本発明は、電極式溶液測定方法および電極式溶液測定装置に関するもので、物理現象または化学現象を測定する場合などにおいて、高感度で、かつ安定性の高い測定方法および測定装置として有用である。
例えば、溶液のpH測定あるいは溶液中のDNAやタンパク質の濃度測定など、物理現象または化学現象を測定する場合には、従来、温度センサ、光センサ、物理センサ、化学センサと呼ばれる素子を用いて、種々の電気信号(電流、電圧、抵抗、容量、電位)に変換され観測されていた。具体的には、図11に例示するように、サファイヤ、石英等の透明基板21上に半導体層22と絶縁層23を積層し、該透明基板21の裏面より断続した光を照射して該半導体層22内に電子−正孔対を発生させることにより該半導体層22表面に生ずる表面光電圧を利用する。光アドレス電位応答センサを用いて、化学イメージセンサセルを構成するのに、上記半導体層22の表面上の一部にセンサ信号電極25端子部を設け、さらに上記センサ部の同一面上に絶縁膜23を介し且つセンサ部24を囲むように参照電極26用及び対極27用の電極材料膜を平面的に形成した、溶液のpHのイメージセンサが提案されている(例えば特許文献1参照)。
ここで、電極材料あるいは電極材料膜としては、その耐腐食性や導電性などから金(Au)などの貴金属が多く用いられている。また、Au膜においては、多種の有機物質の吸着性などから、溶液中で応答性物質(例えば抗体など)を吸着もしくは結合させ、その応答性物質に対応する物質(例えば抗原など)を測定する試みが盛んになされており、その応答を捉える方法の一つとして、Au電位を観測する方法があり、DNA、タンパク質の検出に研究が進められている。
特開2002−131276号公報
しかしながら、従来技術で述べた測定方法や測定装置では、以下のような課題が生じることがある。

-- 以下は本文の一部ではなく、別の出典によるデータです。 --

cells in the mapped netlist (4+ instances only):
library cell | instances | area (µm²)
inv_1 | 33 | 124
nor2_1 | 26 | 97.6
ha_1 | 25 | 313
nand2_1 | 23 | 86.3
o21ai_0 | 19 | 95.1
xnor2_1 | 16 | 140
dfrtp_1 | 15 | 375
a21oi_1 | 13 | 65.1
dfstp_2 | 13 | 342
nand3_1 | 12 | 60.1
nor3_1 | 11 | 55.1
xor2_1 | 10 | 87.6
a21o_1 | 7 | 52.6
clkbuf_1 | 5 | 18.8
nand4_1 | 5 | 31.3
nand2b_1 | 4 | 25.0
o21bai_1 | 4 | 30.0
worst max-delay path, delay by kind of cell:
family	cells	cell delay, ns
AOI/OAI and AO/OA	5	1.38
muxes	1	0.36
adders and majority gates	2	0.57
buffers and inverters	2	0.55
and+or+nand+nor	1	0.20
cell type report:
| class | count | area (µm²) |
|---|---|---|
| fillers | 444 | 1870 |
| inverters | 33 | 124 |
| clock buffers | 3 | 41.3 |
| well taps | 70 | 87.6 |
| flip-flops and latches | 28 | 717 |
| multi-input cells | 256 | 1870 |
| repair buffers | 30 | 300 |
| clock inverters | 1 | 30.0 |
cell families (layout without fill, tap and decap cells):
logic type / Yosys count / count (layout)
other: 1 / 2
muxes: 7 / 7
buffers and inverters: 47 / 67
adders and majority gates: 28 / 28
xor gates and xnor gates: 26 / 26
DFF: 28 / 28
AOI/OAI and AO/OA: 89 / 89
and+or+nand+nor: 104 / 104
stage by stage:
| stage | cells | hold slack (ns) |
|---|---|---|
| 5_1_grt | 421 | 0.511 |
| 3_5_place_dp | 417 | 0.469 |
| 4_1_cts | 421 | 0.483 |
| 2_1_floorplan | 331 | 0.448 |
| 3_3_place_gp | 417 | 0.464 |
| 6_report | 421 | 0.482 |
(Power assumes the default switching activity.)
## config.mk

```make
export PLATFORM = sky130hd
export DESIGN_NAME = ixc_gfifo_sched
export DESIGN_NICKNAME = d
export VERILOG_FILES = /design/src/rtl/ixc_gfifo_sched.sv
export SDC_FILE = /design/constraint.sdc
export NUM_CORES = 1
export LEC_CHECK = 0
export BUFFER_PORTS_ARGS = -buffer_cell sky130_fd_sc_hd__buf_2
export CORE_AREA = 2 2 198 200
export CTS_CLUSTER_DIAMETER = 100
export DETAILED_ROUTE_END_ITERATION = 8
export DIE_AREA = 0 0 200 202
export GPL_TIMING_DRIVEN = 0
export PLACE_DENSITY_LB_ADDON = 0.1
export SYNTH_ARGS = -nofsm -noshare
export SYNTH_HDL_FRONTEND = slang
export SYNTH_SLANG_ARGS = --single-unit
```

## constraint.sdc

```tcl
create_clock -name clk -period 12.3 [get_ports clk]
set_input_delay 3.69 -clock clk [delete_from_list [all_inputs] [get_ports clk]]
set_output_delay 3.69 -clock clk [all_outputs]
set_load 0.1 [all_outputs]
```

## src/rtl/ixc_gfifo_sched.sv

```systemverilog
// ixc_gfifo_sched: round-robin, credit-checked burst scheduler for the shared GFIFO write port
module ixc_gfifo_sched #(
  parameter int NREQ  = 4,
  parameter int DW    = 64,
  parameter int DEPTH = 256,
  parameter int LENW  = 9
) (
  input  logic                       clk,
  input  logic                       rstn,
  input  logic [NREQ-1:0]            req_valid,
  input  logic [NREQ*LENW-1:0]       req_len,
  input  logic [NREQ-1:0]            req_dvalid,
  input  logic [NREQ*DW-1:0]         req_data,
  output logic [NREQ-1:0]            req_gnt,
  output logic [NREQ-1:0]            req_ack,
  input  logic [63:0]                rdCnt,
  output logic                       fifo_wr,
  output logic [DW-1:0]              fifo_wdata,
  output logic [$clog2(NREQ)-1:0]    fifo_tag,
  output logic [63:0]                wrCnt,
  output logic                       len_err,
  output logic                       ovf_err
);
  localparam int TAGW = $clog2(NREQ);
  typedef enum logic {S_IDLE, S_XFER} state_t;
  state_t r_state, w_state_n;
  logic [TAGW-1:0] r_g, w_g_n, r_rr, w_rr_n, w_pick, w_idx, r_tag;
  logic [LENW-1:0] r_remain, w_remain_n;
  logic [NREQ-1:0] r_gnt, w_gnt_n, w_elig, w_bad;
  logic [63:0]     r_rdcnt, r_wrcnt, w_occ, w_free;
  logic [DW-1:0]   r_wdata;
  logic            w_ovf, w_found, w_ack, r_fifo_wr, r_len_err, r_ovf_err;
  logic [LENW-1:0] w_len [NREQ];
  logic [DW-1:0]   w_data [NREQ];

  for (genvar i = 0; i < NREQ; i++) begin : g_src
    assign w_len[i]  = req_len[i*LENW +: LENW];
    assign w_data[i] = req_data[i*DW +: DW];
    assign w_bad[i]  = req_valid[i] && (w_len[i] == '0 || 32'(w_len[i]) > 32'(DEPTH));
    assign w_elig[i] = req_valid[i] && !w_bad[i] && 64'(w_len[i]) <= w_free;
  end

  // Occupancy counts words already in the write pipe, so the credit check is conservative
  assign w_occ = r_wrcnt - r_rdcnt;
  assign w_ovf = w_occ > 64'(DEPTH);
  assign w_free = w_ovf ? '0 : 64'(DEPTH) - w_occ;
  assign req_gnt = r_gnt;
  assign req_ack = r_gnt & req_dvalid;
  assign w_ack = |req_ack;
  assign fifo_wr = r_fifo_wr;
  assign fifo_wdata = r_wdata;
  assign fifo_tag = r_tag;
  assign wrCnt = r_wrcnt;
  assign len_err = r_len_err;
  assign ovf_err = r_ovf_err;

  // Round-robin pick: lowest offset from rr wins, so scan offsets from high to low
  always_comb begin
    w_found = 1'b0;
    w_pick = '0;
    w_idx = '0;
    for (int k = NREQ - 1; k >= 0; k--) begin
      w_idx = TAGW'((int'(r_rr) + k) % NREQ);
      if (w_elig[w_idx]) begin
        w_found = 1'b1;
        w_pick = w_idx;
      end
    end
  end

  // Grant FSM next state: IDLE latches a winner, XFER counts acks down to the last word
  always_comb begin
    w_state_n = r_state;
    w_g_n = r_g;
    w_rr_n = r_rr;
    w_remain_n = r_remain;
    w_gnt_n = r_gnt;
    if (r_state == S_IDLE && w_found) begin
      w_state_n = S_XFER;
      w_g_n = w_pick;
      w_rr_n = TAGW'((int'(w_pick) + 1) % NREQ);
      w_remain_n = w_len[w_pick];
      w_gnt_n = NREQ'(1) << w_pick;
    end else if (r_state == S_XFER && w_ack) begin
      w_remain_n = r_remain - LENW'(1);
      w_state_n = (r_remain == LENW'(1)) ? S_IDLE : S_XFER;
      w_gnt_n = (r_remain == LENW'(1)) ? '0 : r_gnt;
    end
  end

  // Grant FSM state register
  always_ff @(posedge clk) begin
    if (!rstn) begin
      r_state <= S_IDLE;
      r_g <= '0;
      r_rr <= '0;
      r_remain <= '0;
      r_gnt <= '0;
    end else begin
      r_state <= w_state_n;
      r_g <= w_g_n;
      r_rr <= w_rr_n;
      r_remain <= w_remain_n;
      r_gnt <= w_gnt_n;
    end
  end

  // Credit counters, sticky errors and the one-stage GFIFO write pipe
  always_ff @(posedge clk) begin
    if (!rstn) begin
      r_rdcnt <= '0;
      r_wrcnt <= '0;
      r_len_err <= 1'b0;
      r_ovf_err <= 1'b0;
      r_fifo_wr <= 1'b0;
      r_wdata <= '0;
      r_tag <= '0;
    end else begin
      r_rdcnt <= rdCnt;
      r_wrcnt <= r_wrcnt + 64'(w_ack);
      r_len_err <= r_len_err | (r_state == S_IDLE && |w_bad);
      r_ovf_err <= r_ovf_err | w_ovf;
      r_fifo_wr <= w_ack;
      r_wdata <= w_ack ? w_data[r_g] : r_wdata;
      r_tag <= w_ack ? r_g : r_tag;
    end
  end
endmodule

```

つまり、Au電極を用いた場合や電極材料膜としてAu膜を用いた場合であって、自然水中の環境ホルモンを測定する場合やリン酸緩衝液を用いてDNAを測定する場合などのように測定対象溶液が酸化還元反応を生じることのない溶液の場合には、電極の電位を決める反応が生じることがなく、Au電極あるいはAu膜近傍における溶液中の荷電粒子の分布などによって電極の電位が決まり、後述するように、電位が安定するまでに数時間、場合によっては10時間以上かかることがある。つまり、電極電位のドリフトが生じることとなる。実際の溶液の測定においては、このドリフトが収まり、電極電位が安定した後に測定を行う必要があり、測定に多大な時間を要する。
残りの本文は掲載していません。